WHAT THE EXERCISE ASKS: Find the string "into" in the data, and copy out each line that has it.

Stored data:
### src/rtl/decimate_pack_pkg.sv
// Shared constants and state encoding for the pixel decimate/pack block and
// its parent regeneration engine.
package decimate_pack_pkg;

   localparam int unsigned DP_BITS_PER_BYTE = 7;
   localparam int unsigned STRETCH_W        = 8;

   typedef enum logic [0:0] {
      IDLE    = 1'b0,
      STRETCH = 1'b1
   } dp_state_t;

   // A stretch factor of zero behaves as one pixel per sample.
   function automatic logic [STRETCH_W-1:0] eff_stretch(input logic [STRETCH_W-1:0] sf);
      return (sf == '0) ? STRETCH_W'(1) : sf;
   endfunction

endpackage : decimate_pack_pkg

### src/rtl/decimate_pack.sv
// Stretches single-bit logic samples into runs of pixels and packs the pixels
// LSB-first into BITS_PER_BYTE-wide output bytes, with an explicit flush.
module decimate_pack
   import decimate_pack_pkg::*;
#(
   parameter int unsigned BITS_PER_BYTE = DP_BITS_PER_BYTE
) (
   input  logic                     clk,
   input  logic                     rst_n,
   input  logic                     clr,
   input  logic                     sample_in,
   input  logic                     sample_valid,
   input  logic                     flush,
   input  logic [STRETCH_W-1:0]     stretch_factor,
   output logic [BITS_PER_BYTE-1:0] byte_out,
   output logic                     byte_valid,
   output logic                     ready
);

   localparam int unsigned CNT_W = $clog2(BITS_PER_BYTE + 1);
   localparam logic [CNT_W-1:0] LAST_BIT = CNT_W'(BITS_PER_BYTE - 1);

   dp_state_t                state_q, state_d;
   logic                     bit_q;
   logic [STRETCH_W-1:0]     rep_cnt_q;
   logic [BITS_PER_BYTE-1:0] acc_q;
   logic [CNT_W-1:0]         bit_cnt_q;
   logic                     flush_pending_q;

   logic                     accept_c;
   logic                     flush_srv_c;
   logic [BITS_PER_BYTE-1:0] acc_set_c;

   // State register
   always_ff @(posedge clk or negedge rst_n) begin
      if (!rst_n) begin
         state_q <= IDLE;
      end else if (clr) begin
         state_q <= IDLE;
      end else begin
         state_q <= state_d;
      end
   end

   // Next-state logic: leave STRETCH on the cycle the repeat counter hits zero
   always_comb begin
      state_d = state_q;
      case (state_q)
         IDLE:    if (sample_valid)              state_d = STRETCH;
         STRETCH: if (rep_cnt_q <= STRETCH_W'(1)) state_d = IDLE;
         default:                                state_d = IDLE;
      endcase
   end

   // Output / control decode; a sample always wins over a flush in IDLE
   always_comb begin
      ready       = 1'b0;
      accept_c    = 1'b0;
      flush_srv_c = 1'b0;
      if (state_q == IDLE) begin
         ready       = 1'b1;
         accept_c    = sample_valid;
         flush_srv_c = !sample_valid && (flush_pending_q || flush);
      end
   end

   assign acc_set_c = acc_q | (BITS_PER_BYTE'(bit_q) << bit_cnt_q);

   // Sample latch, repeat counter, accumulator and byte output
   always_ff @(posedge clk or negedge rst_n) begin
      if (!rst_n) begin
         bit_q           <= 1'b0;
         rep_cnt_q       <= '0;
         acc_q           <= '0;
         bit_cnt_q       <= '0;
         flush_pending_q <= 1'b0;
         byte_out        <= '0;
         byte_valid      <= 1'b0;
      end else if (clr) begin
         bit_q           <= 1'b0;
         rep_cnt_q       <= '0;
         acc_q           <= '0;
         bit_cnt_q       <= '0;
         flush_pending_q <= 1'b0;
         byte_out        <= '0;
         byte_valid      <= 1'b0;
      end else begin
         byte_valid <= 1'b0;
         if (flush) begin
            flush_pending_q <= 1'b1;
         end

         if (accept_c) begin
            bit_q     <= sample_in;
            rep_cnt_q <= eff_stretch(stretch_factor);
         end else if (flush_srv_c) begin
            flush_pending_q <= 1'b0;
            acc_q           <= '0;
            bit_cnt_q       <= '0;
            if (bit_cnt_q != '0) begin
               byte_out   <= acc_q;
               byte_valid <= 1'b1;
            end
         end

         if (state_q == STRETCH) begin
            rep_cnt_q <= rep_cnt_q - STRETCH_W'(1);
            if (bit_cnt_q == LAST_BIT) begin
               byte_out   <= acc_set_c;
               byte_valid <= 1'b1;
               acc_q      <= '0;
               bit_cnt_q  <= '0;
            end else begin
               acc_q     <= acc_set_c;
               bit_cnt_q <= bit_cnt_q + CNT_W'(1);
            end
         end
      end
   end

endmodule : decimate_pack

### config.mk
export PLATFORM = sky130hd
export DESIGN_NAME = decimate_pack
export DESIGN_NICKNAME = d
export VERILOG_FILES = /design/src/rtl/decimate_pack_pkg.sv /design/src/rtl/decimate_pack.sv
export SDC_FILE = /design/constraint.sdc
export NUM_CORES = 1
export LEC_CHECK = 0
export ABC_AREA = 1
export CAP_MARGIN = 15
export CORE_MARGIN = 4
export CORE_UTILIZATION = 54
export DETAILED_ROUTE_END_ITERATION = 8
export PLACE_DENSITY = 0.78
export SYNTH_ARGS = -nofsm -noshare
export SYNTH_HDL_FRONTEND = slang
export SYNTH_SLANG_ARGS = --single-unit
### constraint.sdc
create_clock -name clk -period 1.5 [get_ports clk]
set_input_delay 0.375 -clock clk [delete_from_list [all_inputs] [get_ports clk]]
set_output_delay 0.375 -clock clk [all_outputs]
set_load 0.02 [all_outputs]
==> flow_summary.yaml <==
critical_path:
  critPathCaptureType: "primary output"
  reg2reg_depth: 8
  regToRegEndpoint: "byte_out[1]"
  critPathLaunchType: "flip-flop"
  path_cells: "dlygate4sd2_1"
  worst_path_max_delay_cell: "dfrtp_1"
  crit_path_max_fanout: 2
  rrSetupSlack_ns: 0.17
  cp.buffers_inverters: 1
  critical-path-max-stage-delay_ns: 0.39
  reg2reg_from: "state_q"
  cp.required_ns: 1.12
  cp_data_arrival_time_ns: 1.03
  crit_type: "flip-flop to primary output"
  crit_family: "flip-flops"
layout:
  diodes: 0
  utilization_pct: 69.3
  final_nets: 281
  synthToLayoutAreaGrowth_pct: 21.8
  drive_gt1_share_pct: 16.2
yosys:
  yosysSeqAreaShare_pct: 41.4
  synth_seq_cells: 29
  avgSynthCellArea_um2: 7.72
  synth_area_um2: 1750
  synth_cell_type_count: 27
  ys_dominant_reg_cell: "dfrtp_1"
  syn_inst: 227
  async_reset_ff_share_pct: 100
  synth-edff-count: 0
  syn_nets: 243
  yosysWarnings: 0
timing:
  max_freq_mhz: 713
  hold_viol_final: 0
  worstMarginPinSlew_ns: 0.270
  relSlewSlack_pct: 81.8
  totalNegativeSetupSlack_ns: 0
  rsz0062_at_grt: "no"
  whs_ns: 0.407
  drv_slew: 0
  fin_crit_ns: 1.40
  setup_viol: 0
  timing.final.ws_setup_ns: 0.0973
  fin_crit_sh_pct: 93.5
  clock_skew_ns: 0.0102
drt:
  viasPerCell: 5.11
  wire_per_inst_um: 12.0
  ant_nets: 0
  drtIter0Drc: 117
  drc: 0
  dr.pass1.iters: 4
  vias: 1583
  wl_um: 3730
power:
  ir_drop_mv: 0.494
  power_leakage_nw: 1.08
  p_per_area_nw_per_um2: 844
  finalPower_w: 0.00180
clocking:
  clkSinkCount: 29
  cts.reportedPaths.clkPinSlew_ns: 0.09
  clockBufferDepth: 2
  ctsHoldBuffers: 0
  clk_latency_ns: 0.32
  clock_tree.root_cell: "clkbuf_4"
  numCtsBuffers: 5
  cts_tree: "built"
  htreeDepth: 2
hold_path:
  hp-class: "input port to async pin"
floorplanning:
  io_pins: 23
  die_h_um: 65.0
  dieArea_um2: 4220
  die_w_um: 65.0
  row_count: 20
  core_area_um2: 3080
  initial_core_util_pct: 57.0
placed_design:
  gp_congestion: 0.878
  dp_hpwl_um: 2900
  dp_slack_ns: -0.185
  io_buffers: 22
global_routing:
  antenna_found_initial: 0
  grt_max_degree: 30
  grt_usage_pct: 21.1
  grt_pass1_wl_um: 6810
  grt_pass1_vias: 1537
  gr-total-overflow: 0
run_status:
  status: "finished, final reports clean"
flow_run:
  maxCapViolations: 0
kinds of logic after synthesis:
| kind of cell | count (synthesis) | synth area share (%) |
|---|---|---|
| adders and majority gates | 2 | 1.43 |
| AOI/OAI and AO/OA | 43 | 14.1 |
| and+or+nand+nor | 110 | 32.4 |
| buffers and inverters | 43 | 10.7 |
| DFF | 29 | 41.4 |
per-layer routing:
metal	GRT usage (%)	wire, µm	up-vias
met4	7.39	68	0
met1	29.0	1770	720
met3	6.41	247	9
met2	31.4	1650	41
li1	-	-	813
met5	0	0	-
power breakdown:
part | internal [W] | switching [W]
registers | 0.000834 | 0.0000448
logic | 0.000192 | 0.000303
clock network | 0.000186 | 0.000242
stage by stage:
| stage | cell area [µm²] | cells |
|---|---|---|
| 6_report | 2130 | 310 |
| 5_1_grt | 2130 | 310 |
| 4_1_cts | 2140 | 310 |
| 3_5_place_dp | 2100 | 302 |
| 3_3_place_gp | 2100 | 302 |
| 2_1_floorplan | 1750 | 227 |
sequential cells by signal, indices dropped and copies added, names as in the netlist:
name	count
rep_cnt_q	8
acc_q	7
byte_out	7
bit_cnt_q	3
bit_q	1
byte_valid	1
flush_pending_q	1
state_q	1
synth_stat cells, types with 3 or more instances:
cell	count	area share [%]
nand2_1	46	9.9
inv_1	34	7.3
dfrtp_1	29	41
nand3_1	29	8.3
a21oi_1	17	4.9
nor2_1	15	3.2
o21ai_0	14	4.0
nand2_4	6	3.9
a21oi_2	4	2.0
inv_2	3	0.64
nand2_2	3	1.1
nor2_8	3	3.4
layout by cell type, fill, tap and decap left out, drive strengths merged, types with 8 or more instances in the layout:
master / n
nand2: 55
buf: 11
dfrtp: 29
nand3: 29
nor2: 20
a21oi: 21
clkbuf: 9
inv: 40
clkdlybuf4s50: 13
o21ai: 16
dlygate4sd2: 8
timing repair:
item,CTS,global route
setup buffers,0,0
pin swaps,0,0
hold endpoints to repair,0,0
gates resized for setup,9,3
setup endpoints to repair,9,2
cell type report:
cell class                      count  area [µm²]
Clock buffer                        8        48.8
Fill cell                         261         943
Inverter                           41         165
Multi-Input combinational cell    155         840
Sequential cell                    29         726
Tap cell                           44        55.1
Timing Repair Buffer               33         300
worst max path at each step:
stage,endpoint,slack (ns),cells after the start,from
after detailed placement,byte_out[1],-0.19,8,sample_valid
after global routing,byte_out[1],0.02,8,state_q
final,byte_out[1],0.1,1,byte_out[1]
after CTS,ready,0.01,2,state_q
after floorplan,bit_cnt_q[1],0.28,8,state_q
after global placement,byte_out[5],-0.14,8,sample_valid
No activity file was read; power rests on OpenSTA's default activity.
==> src/rtl/dest_sel_mux.sv <==
// Combinational destination select: an instruction field, $ra or $sp,
// with a flag telling whether sel names a defined source.
module dest_sel_mux #(
  parameter int REG_W   = 5,
  parameter int NUM_SRC = 3,
  parameter int SEL_W   = 3
) (
  input  logic [SEL_W-1:0]         sel_i,
  input  logic [NUM_SRC*REG_W-1:0] fields_i,
  output logic [REG_W-1:0]         dest_o,
  output logic                     legal_o
);
  import mips_pkg::*;

  localparam logic [SEL_W-1:0] SEL_RA_IDX = SEL_W'(NUM_SRC);
  localparam logic [SEL_W-1:0] SEL_SP_IDX = SEL_W'(NUM_SRC + 1);

  always_comb begin
    dest_o  = '0;
    legal_o = 1'b0;
    for (int k = 0; k < NUM_SRC; k++) begin
      if (sel_i == SEL_W'(k)) begin
        dest_o  = fields_i[k*REG_W +: REG_W];
        legal_o = 1'b1;
      end
    end
    if (sel_i == SEL_RA_IDX) begin
      dest_o  = REG_W'(REG_RA);
      legal_o = 1'b1;
    end
    if (sel_i == SEL_SP_IDX) begin
      dest_o  = REG_W'(REG_SP);
      legal_o = 1'b1;
    end
  end

endmodule

==> src/rtl/write_reg_dest_pipe.sv <==
// Write-register destination select carried through STAGES pipeline slots,
// with writeback outputs and youngest-match forwarding indices for rs/rt.
module write_reg_dest_pipe #(
  parameter int REG_W   = 5,
  parameter int NUM_SRC = 3,
  parameter int STAGES  = 3,
  parameter int SEL_W   = 3
) (
  input  logic                         clk,
  input  logic                         reset,
  input  logic                         stall,
  input  logic                         flush,
  input  logic                         in_valid,
  input  logic                         reg_write,
  input  logic [SEL_W-1:0]             sel,
  input  logic [NUM_SRC*REG_W-1:0]     fields,
  input  logic [REG_W-1:0]             rs_addr,
  input  logic [REG_W-1:0]             rt_addr,
  output logic [REG_W-1:0]             dest_comb,
  output logic                         illegal_sel,
  output logic [STAGES*REG_W-1:0]      slot_dest,
  output logic [STAGES-1:0]            slot_wen,
  output logic [REG_W-1:0]             wb_dest,
  output logic                         wb_wen,
  output logic [$clog2(STAGES+1)-1:0]  fwd_rs,
  output logic [$clog2(STAGES+1)-1:0]  fwd_rt
);
  import mips_pkg::*;

  localparam int FWD_W = $clog2(STAGES + 1);

  logic sel_legal;
  logic cap_wen;
  logic illegal_q, illegal_d;

  dest_sel_mux #(
    .REG_W   (REG_W),
    .NUM_SRC (NUM_SRC),
    .SEL_W   (SEL_W)
  ) u_dest_sel_mux (
    .sel_i    (sel),
    .fields_i (fields),
    .dest_o   (dest_comb),
    .legal_o  (sel_legal)
  );

  assign cap_wen = in_valid & reg_write & sel_legal & (dest_comb != REG_W'(REG_ZERO));

  for (genvar i = 0; i < STAGES; i++) begin : g_slot
    logic [REG_W-1:0] dest_q, dest_d;
    logic             wen_q, wen_d;
    logic [REG_W-1:0] prev_dest;
    logic             prev_wen;
    logic             kill;
    logic             hold;

    if (i == 0) begin : g_head
      assign prev_dest = dest_comb;
      assign prev_wen  = cap_wen;
    end else begin : g_body
      assign prev_dest = slot_dest[(i-1)*REG_W +: REG_W];
      assign prev_wen  = slot_wen[i-1];
    end

    // Writeback keeps advancing under flush so the retiring entry is not lost;
    // a single-slot pipe has nothing upstream to flush.
    if (i == STAGES-1) begin : g_wb
      assign kill = 1'b0;
      if (STAGES > 1) begin : g_multi
        assign hold = stall & ~flush;
      end else begin : g_single
        assign hold = stall;
      end
    end else begin : g_mid
      assign kill = flush;
      assign hold = stall;
    end

    always_comb begin
      dest_d = prev_dest;
      wen_d  = prev_wen;
      if (kill) begin
        dest_d = '0;
        wen_d  = 1'b0;
      end else if (hold) begin
        dest_d = dest_q;
        wen_d  = wen_q;
      end
    end

    always_ff @(posedge clk or negedge reset) begin
      if (!reset) begin
        dest_q <= '0;
        wen_q  <= 1'b0;
      end else begin
        dest_q <= dest_d;
        wen_q  <= wen_d;
      end
    end

    assign slot_dest[i*REG_W +: REG_W] = dest_q;
    assign slot_wen[i]                 = wen_q;
  end

  assign illegal_d = illegal_q | (in_valid & ~stall & ~flush & ~sel_legal);

  always_ff @(posedge clk or negedge reset) begin
    if (!reset) begin
      illegal_q <= 1'b0;
    end else begin
      illegal_q <= illegal_d;
    end
  end

  assign illegal_sel = illegal_q;
  assign wb_dest     = slot_dest[(STAGES-1)*REG_W +: REG_W];
  assign wb_wen      = slot_wen[STAGES-1];

  // Scan oldest to youngest so the youngest match is the one left standing.
  always_comb begin
    fwd_rs = '0;
    fwd_rt = '0;
    for (int i = STAGES-1; i >= 0; i--) begin
      if (slot_wen[i] && (slot_dest[i*REG_W +: REG_W] == rs_addr) && (rs_addr != '0)) begin
        fwd_rs = FWD_W'(i + 1);
      end
      if (slot_wen[i] && (slot_dest[i*REG_W +: REG_W] == rt_addr) && (rt_addr != '0)) begin
        fwd_rt = FWD_W'(i + 1);
      end
    end
  end

endmodule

SOLUTION FOR THIS PROBLEM:
// Stretches single-bit logic samples into runs of pixels and packs the pixels
// LSB-first into BITS_PER_BYTE-wide output bytes, with an explicit flush.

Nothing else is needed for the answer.